--- config.mk ---
export PLATFORM = sky130hd
export DESIGN_NAME = display_one_digit
export DESIGN_NICKNAME = d
export VERILOG_FILES = /design/src/rtl/display_one_digit.sv
export SDC_FILE = /design/constraint.sdc
export NUM_CORES = 1
export LEC_CHECK = 0
export ABC_AREA = 1
export BUFFER_PORTS_ARGS = -buffer_cell sky130_fd_sc_hd__buf_2
export CELL_PAD_IN_SITES_DETAIL_PLACEMENT = 1
export CELL_PAD_IN_SITES_GLOBAL_PLACEMENT = 1
export CORE_MARGIN = 1
export CORE_UTILIZATION = 35
export DETAILED_ROUTE_END_ITERATION = 10
export HOLD_SLACK_MARGIN = 0.02
export PLACE_DENSITY = 0.81
export SLEW_MARGIN = 15
export SYNTH_ARGS = -nofsm -noshare
export SYNTH_HDL_FRONTEND = slang
export SYNTH_SLANG_ARGS = --single-unit
--- constraint.sdc ---
create_clock -name clock -period 3.25 [get_ports clock]
set_clock_uncertainty 0.1 [all_clocks]
set_input_delay 0.8125 -clock clock [delete_from_list [all_inputs] [get_ports clock]]
set_output_delay 0.8125 -clock clock [all_outputs]
set_load 0.005 [all_outputs]
--- src/rtl/display_one_digit.sv ---
// Registered single-digit 7-segment driver.
// Decodes a 4-bit value into an abcdefg pattern with blanking, lamp test,
// optional hex glyphs and selectable output polarity; one cycle of latency.
module display_one_digit #(
  parameter bit ACTIVE_LOW = 1'b1,
  parameter bit HEX_EN     = 1'b1
) (
  input  logic       clock,
  input  logic       reset,
  input  logic [3:0] x,
  input  logic       blank,
  input  logic       lamp_test,
  output logic [6:0] z
);

  // Fully lit and fully dark patterns at the output polarity.
  localparam logic [6:0] ALL_OFF = ACTIVE_LOW ? 7'b111_1111 : 7'b000_0000;

  logic [6:0] seg_hi;   // active-high glyph for x
  logic [6:0] pattern;  // active-high pattern after lamp test / blanking
  logic [6:0] z_next;   // pattern at output polarity

  // Active-high glyph lookup; hex codes collapse to dark when disabled.
  always_comb begin
    seg_hi = '0;
    unique case (x)
      4'h0: seg_hi = 7'b111_1110;
      4'h1: seg_hi = 7'b011_0000;
      4'h2: seg_hi = 7'b110_1101;
      4'h3: seg_hi = 7'b111_1001;
      4'h4: seg_hi = 7'b011_0011;
      4'h5: seg_hi = 7'b101_1011;
      4'h6: seg_hi = 7'b101_1111;
      4'h7: seg_hi = 7'b111_0000;
      4'h8: seg_hi = 7'b111_1111;
      4'h9: seg_hi = 7'b111_1011;
      4'hA: seg_hi = HEX_EN ? 7'b111_0111 : 7'b000_0000;
      4'hB: seg_hi = HEX_EN ? 7'b001_1111 : 7'b000_0000;
      4'hC: seg_hi = HEX_EN ? 7'b100_1110 : 7'b000_0000;
      4'hD: seg_hi = HEX_EN ? 7'b011_1101 : 7'b000_0000;
      4'hE: seg_hi = HEX_EN ? 7'b100_1111 : 7'b000_0000;
      4'hF: seg_hi = HEX_EN ? 7'b100_0111 : 7'b000_0000;
      default: seg_hi = '0;
    endcase
  end

  // Lamp test beats blanking, blanking beats decode; then apply polarity.
  always_comb begin
    pattern = seg_hi;
    if (lamp_test) begin
      pattern = '1;
    end else if (blank) begin
      pattern = '0;
    end
    z_next = ACTIVE_LOW ? ~pattern : pattern;
  end

  // Output register; synchronous reset forces all segments dark.
  always_ff @(posedge clock) begin
    if (reset) begin
      z <= ALL_OFF;
    end else begin
      z <= z_next;
    end
  end

endmodule

==> impl_metrics.env, run 1 <==
export IMPL_synthXorXnorAreaFrac=0
export IMPL_core_area_sq_um=1320
export IMPL_grt_use_total=0.167
export IMPL_cts_hold_buffers=0
export IMPL_status="finished clean"
export IMPL_initial_core_util=0.379
export IMPL_drc_errors=0
export IMPL_largest_reg_flops=7
export IMPL_synth_seq_area_share=0.281
export IMPL_die_h_um=39.8
export IMPL_synth_simple_area_share=0.434
export IMPL_fin_crit_sh=0.513
export IMPL_required_ns=3.28
export IMPL_synth_top_area_share=0.281
export IMPL_powerDensity_nw_per_um2=373
export IMPL_synthAdderAreaFrac=0.150
export IMPL_viasPerCell=4.73
export IMPL_finish_instance_area_sq_um=596
export IMPL_h_tree_depth=1
export IMPL_antennaDiodeCount=0
export IMPL_crit_path_end_kind="register"
export IMPL_power_uw=222
export IMPL_synth_warnings=0
export IMPL_routabilityCongestion=0.861
export IMPL_hold_viol=0
export IMPL_path_clk_slew_ns=0.05
export IMPL_area_growth_pct=19.3
export IMPL_crit_type="in -> reg"
export IMPL_cp_arrival_ns=1.70
export IMPL_synth_compound_area_frac=0
export IMPL_first_pass_iters=4
export IMPL_period_needed_ns=1.67
export IMPL_syn_avg_cell_area_sq_um=6.66
export IMPL_rows=13
export IMPL_yosys_area_top_type="dfxtp_1"
export IMPL_wl_mm=1.06
export IMPL_largestRegisters="z: 7 flops"
export IMPL_largest_register="z"
export IMPL_cts_tree="yes"
export IMPL_cap_violations=0
export IMPL_drtAntennaViolNets=0
export IMPL_cts_buffers=3
export IMPL_ys_ff_latch=7
export IMPL_die_w_um=39.8
export IMPL_vias=501
export IMPL_first_global_vias=458
export IMPL_peakVddDrop_v=0.000215
export IMPL_layout_nets=106
export IMPL_post_dp_cell_area_sq_um=569
export IMPL_grt_max_degree=10
export IMPL_setup_violations=0
export IMPL_start_kind="input pin"
export IMPL_holdCritPathClass="in -> reg"
export IMPL_ctsResizeCount=0
export IMPL_ctsLongestPathBuffers=2
export IMPL_max_freq_mhz=600
export IMPL_critPathMaxFanout=5
export IMPL_synthTopCellsByArea="dfxtp_1 (28%), nand2_1 (21%), nand3_1 (18%)"
export IMPL_yosys_cell_types_count=12
export IMPL_slew_headroom=0.856
export IMPL_synth_mux_area_frac=0
export IMPL_cts_sinks=7
export IMPL_leakage_nw=0.341
export IMPL_grt_pass1_wl_mm=1.75
export IMPL_dpl_hpwl_um=844
export IMPL_synth_fp_nets=89
export IMPL_root_buffer="clkbuf_4"
export IMPL_syn_inst=75
export IMPL_grt_antenna_before_repair=0
export IMPL_portBuffers=14
export IMPL_crit_start="x[1]"
export IMPL_post_cts_setup_buffer_count=0
export IMPL_synth_area_sq_um=499
export IMPL_drt_iter0_drc=9
export IMPL_drive_above_1_share=0.264
export IMPL_die_area_sq_um=1580
export IMPL_synth_top_family_by_area="simple AND/OR/NAND/NOR gates"
export IMPL_ioPinCount=15
export IMPL_tightest_slew_ns=0.216
export IMPL_rsz0062_at_grt="false"
export IMPL_grt_ovfl_total=0
export IMPL_wire_per_inst_um=10.0
export IMPL_setup_tns_ns=0
export IMPL_final_util=0.452
export IMPL_drv_slew=0
export IMPL_hold_start="reset"
==> power breakdown <==
group	internal, mW	total, mW	switching (mW)
logic	0.0204	0.0519	0.0315
registers	0.0923	0.0935	0.00118
clock network	0.0467	0.0769	0.0301
total	0.159	0.222	0.0628
==> cells by family (layout without fill, tap and decap cells) <==
kind of cell	after synthesis	in the layout
AND/OR/NAND/NOR	49	49
buffers and inverters	13	29
flip-flops	7	7
adder cells (fa/ha/maj)	6	6
==> layout make-up <==
cell class | instances | area [sq um]
inverter | 11 | 48.8
tap | 15 | 18.8
multi-input combinational | 55 | 292
timing repair buffer | 14 | 70.1
fill | 192 | 722
sequential | 7 | 140
clock buffer | 4 | 26.3
==> worst paths after layout <==
path / slack (ns) / end / depth (start not counted)
hold / removal: 0.73 / z[5]$_SDFF_PP1_ / 3
setup / recovery: 1.58 / z[6]$_SDFF_PP1_ / 9
==> per-layer routing <==
metal / global-route usage / vias to the layer above / wire, um
met5: 0 / - / 0
met4: 0 / 0 / 0
met3: 0.0852 / 0 / 44
met2: 0.303 / 13 / 506
met1: 0.181 / 222 / 511
li1: - / 266 / -
==> layout by cell type (no fill, tap or decap) <==
cell type  count
ha_1           6
dfxtp_1        7
nand3_1       18
clkbuf_4       3
nand2_4        1
nand2_1       28
inv_8          1
inv_2          4
nand2_2        1
inv_1          6
nor2_1         1
buf_2         14
clkbuf_1       1
==> worst max-delay path, stage by stage <==
cell,delay (ns)
buf_2,0.12
inv_1,0.09
ha_1,0.26
inv_1,0.09
nand2_1,0.05
nand3_1,0.08
nand3_1,0.08
nand2_1,0.06
nand2_1,0.05
==> metrics by stage <==
| step | setup WS [ns] | hold slack [ns] | instances |
|---|---|---|---|
| 5_1_grt | 1.44 | 0.748 | 106 |
| 4_1_cts | 1.58 | 0.732 | 106 |
| 2_1_floorplan | 1.56 | 0.875 | 75 |
| 3_3_place_gp | 1.33 | 0.989 | 102 |
| 6_report | 1.58 | 0.731 | 106 |
| 3_5_place_dp | 1.32 | 0.990 | 102 |
==> synth_stat cells, drive strengths merged <==
| library cell | instances |
|---|---|
| nand3 | 18 |
| nand2 | 30 |
| inv | 11 |
| dfxtp | 7 |
| ha | 6 |
| nor2 | 1 |
| buf | 2 |
Note: power is estimated with default switching activity, not from simulation.
==> run 2, diff against run 1 <==
Settings changed: ABC_AREA 1 to 0, CORE_UTILIZATION 35 to 33, PLACE_DENSITY 0.81 to 0.74.
Clock period 3.25 ns to 1.64 ns, I/O delays scaled along.
==> run 2 against run 1 <==
Cell area fell by 2.9%; cell count decreased by 19%; critical path type unchanged; combinational power grew 89%; flip-flop and latch count unchanged; worst setup slack got worse by 1.3 ns.
==> impl_metrics.env, run 2 <==
export IMPL_setup_violations=0
export IMPL_synth_area_sq_um=459
export IMPL_die_h_um=39.3
export IMPL_vias=439
export IMPL_synth_seq_area_share=0.305
export IMPL_crit_type="in -> reg"
export IMPL_antennaDiodeCount=0
export IMPL_drive_above_1_share=0.352
export IMPL_grt_max_degree=14
export IMPL_largest_register="z"
export IMPL_largest_reg_flops=7
export IMPL_final_util=0.444
export IMPL_first_global_vias=419
export IMPL_root_buffer="clkbuf_4"
export IMPL_rsz0062_at_grt="false"
export IMPL_leakage_nw=0.268
export IMPL_ioPinCount=15
export IMPL_cap_violations=0
export IMPL_path_clk_slew_ns=0.05
export IMPL_ctsResizeCount=0
export IMPL_cts_buffers=3
export IMPL_grt_antenna_before_repair=0
export IMPL_synth_most_common_cell="dfxtp_1"
export IMPL_required_ns=1.68
export IMPL_ys_ff_latch=7
export IMPL_dpl_hpwl_um=863
export IMPL_cpLargestDelayFamily="compound AO/OA/AOI/OAI gates"
export IMPL_synth_warnings=0
export IMPL_post_cts_setup_buffer_count=0
export IMPL_initial_core_util=0.353
export IMPL_yosys_area_top_type="dfxtp_1"
export IMPL_power_uw=440
export IMPL_core_area_sq_um=1300
export IMPL_synth_fp_nets=66
export IMPL_synth_edf_count=0
export IMPL_wire_per_inst_um=12.5
export IMPL_crit_path_cell_trace="buf_2 -> inv_1 -> ha_1 -> nand2b_1 -> o21ai_1 -> a311o_1"
export IMPL_grt_use_total=0.181
export IMPL_fin_crit_sh=0.819
export IMPL_routabilityCongestion=0.824
export IMPL_cts_tree="yes"
export IMPL_powerDensity_nw_per_um2=762
export IMPL_cpMaxStageDelayCell="a311o_1"
export IMPL_cts_hold_buffers=0
export IMPL_yosys_cell_types_count=24
export IMPL_crit_path_end_kind="register"
export IMPL_drc_errors=0
export IMPL_ys_dominant_reg_cell="dfxtp_1"
export IMPL_syn_inst=52
export IMPL_synthArstFlopShare=0
export IMPL_rows=13
export IMPL_h_tree_depth=1
export IMPL_first_pass_iters=4
export IMPL_grt_ovfl_total=0
export IMPL_tightest_slew_ns=0.339
export IMPL_grt_pass1_wl_mm=1.86
export IMPL_start_kind="input pin"
export IMPL_cpPeakStageDelay_ns=0.34
export IMPL_holdCritPathClass="in -> reg"
export IMPL_synth_top_area_share=0.305
export IMPL_slew_headroom=0.772
export IMPL_critPathMaxFanout=5
export IMPL_layout_commonest_cell="buf_2"
export IMPL_drv_slew=0
export IMPL_period_needed_ns=1.34
export IMPL_max_freq_mhz=744
export IMPL_die_w_um=39.3
export IMPL_setup_tns_ns=0
export IMPL_final_cell_mix="buf_2 (14), dfxtp_1 (7), ha_1 (6), inv_1 (5), o21ai_0 (5)"
export IMPL_peakVddDrop_v=0.000299
export IMPL_ctsLongestPathBuffers=2
export IMPL_path_buf_inv=2
export IMPL_portBuffers=14
export IMPL_hold_viol=0
export IMPL_cts_sinks=7
export IMPL_die_area_sq_um=1540
export IMPL_viasPerCell=5.10
export IMPL_synthTopCellsByArea="dfxtp_1 (31%), ha_1 (16%), a31o_2 (5.7%)"
export IMPL_layout_nets=86
export IMPL_synth_commonest_cells="dfxtp_1 (7), ha_1 (6), inv_1 (5), o21ai_0 (5)"
export IMPL_cp_arrival_ns=1.38
export IMPL_largestRegisters="z: 7 flops"
export IMPL_status="finished clean"
export IMPL_area_growth_pct=25.9
export IMPL_drt_iter0_drc=6
export IMPL_wl_mm=1.08
export IMPL_syn_avg_cell_area_sq_um=8.83
export IMPL_drtAntennaViolNets=0
-- run 2: final cells by class --
class,instances,area [sq um]
timing repair buffer,16,85.1
fill,173,723
sequential,7,140
clock buffer,4,26.3
inverter,5,18.8
multi-input combinational,39,289
tap,15,18.8
-- run 2: path summary, 6_finish.rpt --
path  start              end  slack [ns]  cells after the start
min    x[2]  z[5]$_SDFF_PP1_        0.37                      2
max    x[0]  z[5]$_SDFF_PP1_        0.30                      6
-- run 2: cells by family (layout without fill, tap and decap cells) --
group,after synthesis,in the layout,share of synthesized area
compound gates,18,18,0.286
fa+ha+maj,6,6,0.163
buf+inv,6,25,0.0654
flops,7,7,0.305
simple gates,15,15,0.180
-- run 2: power by group --
| part | switching (mW) | internal, mW |
|---|---|---|
| clock | 0.0628 | 0.0928 |
| sequential | 0.00251 | 0.184 |
| combinational | 0.0519 | 0.0460 |
-- run 2: through the flow --
step | instances | hold slack, ns | setup slack [ns] | cell area, sq um
2_1_floorplan | 52 | 0.409 | 0.218 | 459
3_3_place_gp | 82 | 0.618 | 0.0811 | 552
3_5_place_dp | 82 | 0.627 | 0.0262 | 552
4_1_cts | 86 | 0.366 | 0.291 | 578
5_1_grt | 86 | 0.385 | 0.249 | 578
6_report | 86 | 0.369 | 0.296 | 578
-- run 2: metal layers --
| layer | part of all wire | global-route usage | up-vias |
|---|---|---|---|
| met3 | 0.054 | 0.0341 | 0 |
| met5 | 0 | 0 | - |
| met1 | 0.48 | 0.238 | 200 |
| met4 | 0 | 0.103 | 0 |
| li1 | - | - | 224 |
| met2 | 0.47 | 0.271 | 15 |
==> run 3, diff against run 2 <==
Settings changed: ABC_AREA 0 to 1, CORE_UTILIZATION 33 to 32, PLACE_DENSITY 0.74 to 0.75.
Clock period 1.64 ns to 1.3 ns, I/O delays scaled along.
==> run 3 against run 2 <==
First-iteration DRC count decreased by 67%; power is 28% higher; non-clock buffer count stayed put; global-route usage shrank 2.2 points; combinational power rose by 38%; highest routed layer unchanged; core utilization is 0.26 points lower; worst setup slack got worse by 0.17 ns; count of clock-buffer cells in the layout did not move; via count rose by 14%; die area rose by 11%; sequential power is 25% higher; largest cell class unchanged.
==> impl_metrics.env, run 3 (synthesis results as in run 1) <==
export IMPL_status="finished clean"
export IMPL_final_util=0.442
export IMPL_max_freq_mhz=849
export IMPL_die_area_sq_um=1720
export IMPL_viasPerCell=4.65
export IMPL_core_area_sq_um=1380
export IMPL_layout_commonest_cell="nand2_1"
export IMPL_crit_cells=9
export IMPL_largestRegisters="z: 7 flops"
export IMPL_routabilityCongestion=0.817
export IMPL_grt_antenna_before_repair=0
export IMPL_holdCritPathClass="in -> reg"
export IMPL_initial_core_util=0.361
export IMPL_largest_reg_flops=7
export IMPL_largest_register="z"
export IMPL_first_global_vias=520
export IMPL_timing_final_ws_setup_ns=0.122
export IMPL_wl_mm=1.15
export IMPL_fin_crit_sh=0.906
export IMPL_path_clk_slew_ns=0.05
export IMPL_rows=13
export IMPL_cts_sinks=7
export IMPL_hold_start="reset"
export IMPL_powerDensity_nw_per_um2=926
export IMPL_cpPeakStageDelay_ns=0.31
export IMPL_portBuffers=14
export IMPL_period_needed_ns=1.18
export IMPL_drt_iter0_drc=2
export IMPL_crit_path_end_kind="register"
export IMPL_cts_buffers=3
export IMPL_final_cell_mix="nand2_1 (28), nand3_1 (18), buf_2 (14), dfxtp_1 (7)"
export IMPL_cts_hold_buffers=0
export IMPL_cpLargestDelayFamily="simple AND/OR/NAND/NOR gates"
export IMPL_post_cts_setup_buffer_count=0
export IMPL_cp_arrival_ns=1.28
export IMPL_ctsResizeCount=0
export IMPL_ioPinCount=15
export IMPL_antennaDiodeCount=0
export IMPL_cts_tree="yes"
export IMPL_critPathMaxFanout=4
export IMPL_first_pass_iters=3
export IMPL_crit_type="in -> reg"
export IMPL_wire_per_inst_um=10.7
export IMPL_layout_nets=108
export IMPL_grt_pass1_wl_mm=2.10
export IMPL_grt_max_degree=10
export IMPL_area_growth_pct=22.3
export IMPL_drive_above_1_share=0.280
export IMPL_peakVddDrop_v=0.000541
export IMPL_hold_path_cell_count=3
export IMPL_worst_hold_slack_ns=0.246
export IMPL_grt_use_total=0.159
export IMPL_min_to="z[3]$_SDFF_PP1_"
export IMPL_grt_ovfl_total=0
export IMPL_slew_headroom=0.838
export IMPL_die_h_um=41.5
export IMPL_drc_errors=0
export IMPL_ctsLongestPathBuffers=2
export IMPL_die_w_um=41.5
export IMPL_crit_top_cell="nand2_1"
export IMPL_path_buf_inv=3
export IMPL_required_ns=1.40
export IMPL_cap_violations=0
export IMPL_setup_violations=0
export IMPL_leakage_nw=0.351
export IMPL_cpMaxStageDelayCell="ha_1"
export IMPL_dpl_hpwl_um=923
export IMPL_rsz0062_at_grt="false"
export IMPL_start_kind="input pin"
export IMPL_tightest_slew_ns=0.243
export IMPL_h_tree_depth=1
export IMPL_root_buffer="clkbuf_4"
export IMPL_drtAntennaViolNets=0
export IMPL_hold_viol=0
export IMPL_dp_slack_ns=-0.152
export IMPL_crit_path_cell_trace="buf_2 -> inv_1 -> ha_1 -> inv_1 -> nand2_1 -> nand3_1 -> nand3_1 -> nand2_1 -> nand2_1"
export IMPL_drv_slew=0
export IMPL_vias=502
-- run 3: power breakdown --
part | total (mW) | switching (mW) | internal [mW] | leakage [nW]
clock | 0.196 | 0.0792 | 0.117 | 0.0150
sequential | 0.234 | 0.00313 | 0.231 | 0.0588
combinational | 0.135 | 0.0801 | 0.0547 | 0.277
total | 0.565 | 0.162 | 0.403 | 0.351
-- run 3: how the worst max path moves through the flow --
stage / slack [ns] / end / startpoint
6_report: 0.12 / z[6]$_SDFF_PP1_ / x[1]
5_1_grt: 0.03 / z[3]$_SDFF_PP1_ / x[0]
4_1_cts: 0.12 / z[3]$_SDFF_PP1_ / x[0]
3_5_place_dp: -0.15 / z[6]$_SDFF_PP1_ / x[1]
3_3_place_gp: -0.12 / z[6]$_SDFF_PP1_ / x[1]
2_1_floorplan: 0.1 / z[3]$_SDFF_PP1_ / x[0]
-- run 3: stage by stage --
stage / TNS (ns) / total power [mW] / std cells / instance area, sq um
detailed placement: -0.649 / 0.375 / 104 / 584
finish: 0 / 0.565 / 108 / 611
CTS: 0 / 0.579 / 108 / 611
floorplan: 0 / 0.329 / 75 / 499
global route: 0 / 0.616 / 108 / 611
global placement: -0.449 / 0.372 / 104 / 584
-- run 3: final cells by class --
class / instances / area (sq um)
Inverter: 11 / 48.8
Tap cell: 15 / 18.8
Sequential cell: 7 / 140
Fill cell: 196 / 772
Multi-Input combinational cell: 55 / 292
Clock buffer: 4 / 26.3
Timing Repair Buffer: 16 / 85.1
-- run 3: routing by layer --
metal | track usage | vias up | part of all wire
met1 | 0.187 | 225 | 0.48
met2 | 0.256 | 10 | 0.48
li1 | - | 267 | -
met5 | 0 | - | 0
met4 | 0.0387 | 0 | 0
met3 | 0.0783 | 0 | 0.042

=====

### INSTRUCTIONS TO FOLLOW:
Copy all lines from the entries that contain the word "combinational".

### ANSWER:
multi-input combinational | 55 | 292
Cell area fell by 2.9%; cell count decreased by 19%; critical path type unchanged; combinational power grew 89%; flip-flop and latch count unchanged; worst setup slack got worse by 1.3 ns.
multi-input combinational,39,289
| combinational | 0.0519 | 0.0460 |
First-iteration DRC count decreased by 67%; power is 28% higher; non-clock buffer count stayed put; global-route usage shrank 2.2 points; combinational power rose by 38%; highest routed layer unchanged; core utilization is 0.26 points lower; worst setup slack got worse by 0.17 ns; count of clock-buffer cells in the layout did not move; via count rose by 14%; die area rose by 11%; sequential power is 25% higher; largest cell class unchanged.
combinational | 0.135 | 0.0801 | 0.0547 | 0.277
Multi-Input combinational cell: 55 / 292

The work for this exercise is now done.